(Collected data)

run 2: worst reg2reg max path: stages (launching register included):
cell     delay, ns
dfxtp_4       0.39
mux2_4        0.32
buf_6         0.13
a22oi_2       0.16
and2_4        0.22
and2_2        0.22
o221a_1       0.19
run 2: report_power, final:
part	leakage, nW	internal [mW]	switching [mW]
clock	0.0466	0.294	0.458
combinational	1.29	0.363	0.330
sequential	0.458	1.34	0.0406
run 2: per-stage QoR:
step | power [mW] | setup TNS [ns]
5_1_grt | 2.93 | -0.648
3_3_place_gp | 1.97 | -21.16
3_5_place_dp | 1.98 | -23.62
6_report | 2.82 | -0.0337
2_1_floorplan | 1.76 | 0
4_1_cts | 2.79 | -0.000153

--

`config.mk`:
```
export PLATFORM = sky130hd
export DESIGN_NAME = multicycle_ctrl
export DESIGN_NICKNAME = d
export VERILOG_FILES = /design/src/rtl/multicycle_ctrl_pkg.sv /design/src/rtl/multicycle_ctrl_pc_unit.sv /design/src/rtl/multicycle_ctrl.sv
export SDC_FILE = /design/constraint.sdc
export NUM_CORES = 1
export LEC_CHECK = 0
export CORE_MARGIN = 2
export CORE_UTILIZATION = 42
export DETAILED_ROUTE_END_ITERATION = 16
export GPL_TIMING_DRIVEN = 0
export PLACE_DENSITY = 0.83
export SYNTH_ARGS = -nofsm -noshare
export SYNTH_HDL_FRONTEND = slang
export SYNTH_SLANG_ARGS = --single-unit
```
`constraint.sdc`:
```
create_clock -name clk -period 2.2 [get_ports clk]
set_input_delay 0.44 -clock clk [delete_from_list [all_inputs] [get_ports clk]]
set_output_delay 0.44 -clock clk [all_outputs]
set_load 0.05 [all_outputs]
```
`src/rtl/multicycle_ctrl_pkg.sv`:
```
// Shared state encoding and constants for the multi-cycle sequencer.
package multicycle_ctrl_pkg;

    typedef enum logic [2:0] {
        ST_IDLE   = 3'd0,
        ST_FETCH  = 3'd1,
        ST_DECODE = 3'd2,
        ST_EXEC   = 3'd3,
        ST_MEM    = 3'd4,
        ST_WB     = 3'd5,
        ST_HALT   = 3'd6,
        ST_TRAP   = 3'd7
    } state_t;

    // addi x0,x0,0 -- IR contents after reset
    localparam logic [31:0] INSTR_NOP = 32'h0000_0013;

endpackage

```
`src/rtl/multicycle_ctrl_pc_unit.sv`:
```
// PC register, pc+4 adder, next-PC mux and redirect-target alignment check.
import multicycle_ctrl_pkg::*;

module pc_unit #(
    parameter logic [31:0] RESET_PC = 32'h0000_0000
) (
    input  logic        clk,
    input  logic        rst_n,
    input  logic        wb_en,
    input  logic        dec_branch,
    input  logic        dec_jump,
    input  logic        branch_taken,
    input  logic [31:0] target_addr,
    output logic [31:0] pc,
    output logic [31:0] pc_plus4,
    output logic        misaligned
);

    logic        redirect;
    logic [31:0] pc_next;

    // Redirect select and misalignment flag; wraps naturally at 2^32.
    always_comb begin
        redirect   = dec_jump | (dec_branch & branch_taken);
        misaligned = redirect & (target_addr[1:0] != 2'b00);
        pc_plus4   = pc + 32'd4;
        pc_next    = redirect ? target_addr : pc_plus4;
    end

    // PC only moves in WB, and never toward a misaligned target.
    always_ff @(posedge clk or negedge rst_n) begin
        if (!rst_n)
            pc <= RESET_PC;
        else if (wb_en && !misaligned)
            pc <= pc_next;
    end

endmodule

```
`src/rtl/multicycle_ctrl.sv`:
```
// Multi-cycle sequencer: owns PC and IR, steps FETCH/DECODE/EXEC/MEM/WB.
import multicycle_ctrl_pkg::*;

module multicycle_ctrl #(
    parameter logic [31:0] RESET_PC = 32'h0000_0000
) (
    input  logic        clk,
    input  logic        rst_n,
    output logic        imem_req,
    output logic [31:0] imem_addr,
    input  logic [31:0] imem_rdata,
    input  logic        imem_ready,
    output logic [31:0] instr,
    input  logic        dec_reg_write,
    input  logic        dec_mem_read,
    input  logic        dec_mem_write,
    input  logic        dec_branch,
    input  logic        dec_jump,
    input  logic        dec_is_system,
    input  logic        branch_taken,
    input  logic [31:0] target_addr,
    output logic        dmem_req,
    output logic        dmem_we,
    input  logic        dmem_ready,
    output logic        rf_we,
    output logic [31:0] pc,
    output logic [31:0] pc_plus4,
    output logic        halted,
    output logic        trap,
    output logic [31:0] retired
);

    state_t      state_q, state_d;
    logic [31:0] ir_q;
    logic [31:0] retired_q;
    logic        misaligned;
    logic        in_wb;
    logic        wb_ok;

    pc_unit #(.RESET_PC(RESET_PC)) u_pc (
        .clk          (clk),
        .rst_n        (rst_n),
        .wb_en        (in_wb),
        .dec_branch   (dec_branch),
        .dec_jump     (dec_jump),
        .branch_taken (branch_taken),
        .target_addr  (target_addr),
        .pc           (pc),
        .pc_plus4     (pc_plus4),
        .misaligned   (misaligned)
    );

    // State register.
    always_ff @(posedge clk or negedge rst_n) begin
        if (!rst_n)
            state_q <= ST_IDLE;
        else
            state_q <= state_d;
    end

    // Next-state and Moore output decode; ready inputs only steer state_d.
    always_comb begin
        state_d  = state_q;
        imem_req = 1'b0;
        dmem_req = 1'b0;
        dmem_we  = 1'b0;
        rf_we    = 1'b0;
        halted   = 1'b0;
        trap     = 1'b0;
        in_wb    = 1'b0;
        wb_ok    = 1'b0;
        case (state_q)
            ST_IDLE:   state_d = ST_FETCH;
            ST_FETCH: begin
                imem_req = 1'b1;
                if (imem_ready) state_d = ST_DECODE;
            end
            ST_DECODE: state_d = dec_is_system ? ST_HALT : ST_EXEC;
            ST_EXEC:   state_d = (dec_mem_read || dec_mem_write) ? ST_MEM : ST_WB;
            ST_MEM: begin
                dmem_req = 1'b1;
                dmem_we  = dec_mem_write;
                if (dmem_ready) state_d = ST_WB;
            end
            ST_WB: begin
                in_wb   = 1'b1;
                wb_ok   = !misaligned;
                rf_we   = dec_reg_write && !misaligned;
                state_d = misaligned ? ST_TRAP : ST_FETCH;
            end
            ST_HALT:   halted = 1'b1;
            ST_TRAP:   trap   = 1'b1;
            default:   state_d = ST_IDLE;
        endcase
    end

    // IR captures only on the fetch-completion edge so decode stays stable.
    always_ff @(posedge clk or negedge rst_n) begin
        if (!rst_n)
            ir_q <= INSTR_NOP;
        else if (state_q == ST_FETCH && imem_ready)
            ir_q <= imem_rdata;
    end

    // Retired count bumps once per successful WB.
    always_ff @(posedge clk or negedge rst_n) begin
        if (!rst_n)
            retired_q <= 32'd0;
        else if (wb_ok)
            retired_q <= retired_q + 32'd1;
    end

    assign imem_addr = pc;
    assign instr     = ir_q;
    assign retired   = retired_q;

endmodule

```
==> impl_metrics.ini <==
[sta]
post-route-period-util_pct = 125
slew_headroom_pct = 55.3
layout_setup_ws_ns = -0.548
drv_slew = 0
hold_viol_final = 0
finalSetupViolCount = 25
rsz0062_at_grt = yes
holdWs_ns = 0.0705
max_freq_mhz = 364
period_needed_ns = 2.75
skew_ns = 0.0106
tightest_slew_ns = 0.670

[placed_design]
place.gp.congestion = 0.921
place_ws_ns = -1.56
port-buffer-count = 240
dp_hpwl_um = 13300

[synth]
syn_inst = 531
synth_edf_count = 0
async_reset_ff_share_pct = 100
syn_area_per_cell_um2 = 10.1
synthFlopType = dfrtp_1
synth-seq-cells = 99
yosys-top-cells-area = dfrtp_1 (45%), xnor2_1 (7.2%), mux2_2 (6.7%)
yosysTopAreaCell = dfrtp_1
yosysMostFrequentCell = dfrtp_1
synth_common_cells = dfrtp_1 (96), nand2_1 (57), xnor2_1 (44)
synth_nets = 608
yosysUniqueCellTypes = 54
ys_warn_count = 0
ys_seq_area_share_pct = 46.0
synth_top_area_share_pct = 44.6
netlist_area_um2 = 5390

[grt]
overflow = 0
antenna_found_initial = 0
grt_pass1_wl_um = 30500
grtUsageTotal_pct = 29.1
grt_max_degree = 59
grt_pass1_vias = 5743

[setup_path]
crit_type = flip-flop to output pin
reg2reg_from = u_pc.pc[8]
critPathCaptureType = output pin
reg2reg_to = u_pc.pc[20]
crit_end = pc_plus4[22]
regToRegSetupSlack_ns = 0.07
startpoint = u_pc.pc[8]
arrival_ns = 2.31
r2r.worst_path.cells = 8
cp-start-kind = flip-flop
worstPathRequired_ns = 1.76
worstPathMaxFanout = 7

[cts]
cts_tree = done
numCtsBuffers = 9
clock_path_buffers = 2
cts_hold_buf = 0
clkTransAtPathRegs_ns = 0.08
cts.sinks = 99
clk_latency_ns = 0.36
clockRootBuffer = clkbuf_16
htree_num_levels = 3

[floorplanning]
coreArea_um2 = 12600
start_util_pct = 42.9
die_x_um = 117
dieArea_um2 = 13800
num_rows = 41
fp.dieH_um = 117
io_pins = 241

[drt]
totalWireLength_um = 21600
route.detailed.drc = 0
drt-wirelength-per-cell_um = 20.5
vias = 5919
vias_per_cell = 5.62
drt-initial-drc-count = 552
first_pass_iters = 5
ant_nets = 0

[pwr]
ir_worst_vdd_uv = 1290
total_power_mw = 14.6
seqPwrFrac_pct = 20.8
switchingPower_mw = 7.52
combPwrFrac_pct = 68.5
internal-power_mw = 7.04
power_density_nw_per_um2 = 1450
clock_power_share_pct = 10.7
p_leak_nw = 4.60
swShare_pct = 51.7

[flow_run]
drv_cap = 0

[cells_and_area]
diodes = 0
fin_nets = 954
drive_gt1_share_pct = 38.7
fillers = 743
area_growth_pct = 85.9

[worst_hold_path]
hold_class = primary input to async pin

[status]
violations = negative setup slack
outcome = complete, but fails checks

==

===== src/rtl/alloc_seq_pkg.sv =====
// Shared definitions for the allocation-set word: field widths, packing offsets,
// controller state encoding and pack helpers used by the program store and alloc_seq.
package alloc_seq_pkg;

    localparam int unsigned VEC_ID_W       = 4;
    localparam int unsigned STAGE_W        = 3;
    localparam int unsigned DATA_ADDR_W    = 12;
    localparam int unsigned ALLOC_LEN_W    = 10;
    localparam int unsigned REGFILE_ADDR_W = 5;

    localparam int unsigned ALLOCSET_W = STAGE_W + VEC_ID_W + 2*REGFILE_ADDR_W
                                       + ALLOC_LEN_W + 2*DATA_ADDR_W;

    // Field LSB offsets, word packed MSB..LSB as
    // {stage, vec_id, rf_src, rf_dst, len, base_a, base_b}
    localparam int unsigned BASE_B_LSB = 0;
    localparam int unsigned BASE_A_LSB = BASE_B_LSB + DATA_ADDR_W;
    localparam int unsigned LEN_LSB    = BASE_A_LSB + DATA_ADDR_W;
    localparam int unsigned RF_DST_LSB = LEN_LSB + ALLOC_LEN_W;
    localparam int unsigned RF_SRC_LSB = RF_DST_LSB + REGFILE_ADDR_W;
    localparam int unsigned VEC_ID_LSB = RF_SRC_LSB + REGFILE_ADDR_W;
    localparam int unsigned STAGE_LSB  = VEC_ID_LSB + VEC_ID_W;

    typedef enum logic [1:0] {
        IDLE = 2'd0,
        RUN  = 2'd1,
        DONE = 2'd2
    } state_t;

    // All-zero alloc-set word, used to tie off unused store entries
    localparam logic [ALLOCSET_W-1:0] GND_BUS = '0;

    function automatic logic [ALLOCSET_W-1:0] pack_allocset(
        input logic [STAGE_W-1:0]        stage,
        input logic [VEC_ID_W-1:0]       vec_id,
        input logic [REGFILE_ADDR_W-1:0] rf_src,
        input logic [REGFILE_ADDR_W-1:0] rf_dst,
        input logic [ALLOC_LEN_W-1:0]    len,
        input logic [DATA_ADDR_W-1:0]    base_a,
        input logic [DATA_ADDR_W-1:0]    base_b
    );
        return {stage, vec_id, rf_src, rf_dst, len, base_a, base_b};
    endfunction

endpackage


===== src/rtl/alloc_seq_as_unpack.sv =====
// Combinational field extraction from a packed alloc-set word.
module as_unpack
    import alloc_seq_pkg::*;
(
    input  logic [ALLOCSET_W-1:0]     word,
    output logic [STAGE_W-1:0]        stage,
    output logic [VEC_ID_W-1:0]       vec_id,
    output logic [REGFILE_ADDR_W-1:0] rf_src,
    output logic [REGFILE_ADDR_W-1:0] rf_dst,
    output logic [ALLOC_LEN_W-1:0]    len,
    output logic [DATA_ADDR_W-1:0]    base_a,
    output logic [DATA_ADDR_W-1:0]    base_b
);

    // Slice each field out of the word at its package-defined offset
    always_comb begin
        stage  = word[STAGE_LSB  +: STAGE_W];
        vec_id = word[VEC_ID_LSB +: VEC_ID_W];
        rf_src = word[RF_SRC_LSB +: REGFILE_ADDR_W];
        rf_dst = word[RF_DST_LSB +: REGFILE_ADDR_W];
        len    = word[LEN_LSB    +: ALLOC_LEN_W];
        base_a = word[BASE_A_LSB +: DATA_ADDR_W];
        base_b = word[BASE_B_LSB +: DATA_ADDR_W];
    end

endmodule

▶ _DESCRIPTION OF THE TASK_: Extract exactly and only the lines above from the line containing "run 2: worst" through the line containing "3_3_place_gp | 1.97 | -21.16", both end lines included.

▶ _SOLUTION FOR THIS TASK_:
run 2: worst reg2reg max path: stages (launching register included):
cell     delay, ns
dfxtp_4       0.39
mux2_4        0.32
buf_6         0.13
a22oi_2       0.16
and2_4        0.22
and2_2        0.22
o221a_1       0.19
run 2: report_power, final:
part	leakage, nW	internal [mW]	switching [mW]
clock	0.0466	0.294	0.458
combinational	1.29	0.363	0.330
sequential	0.458	1.34	0.0406
run 2: per-stage QoR:
step | power [mW] | setup TNS [ns]
5_1_grt | 2.93 | -0.648
3_3_place_gp | 1.97 | -21.16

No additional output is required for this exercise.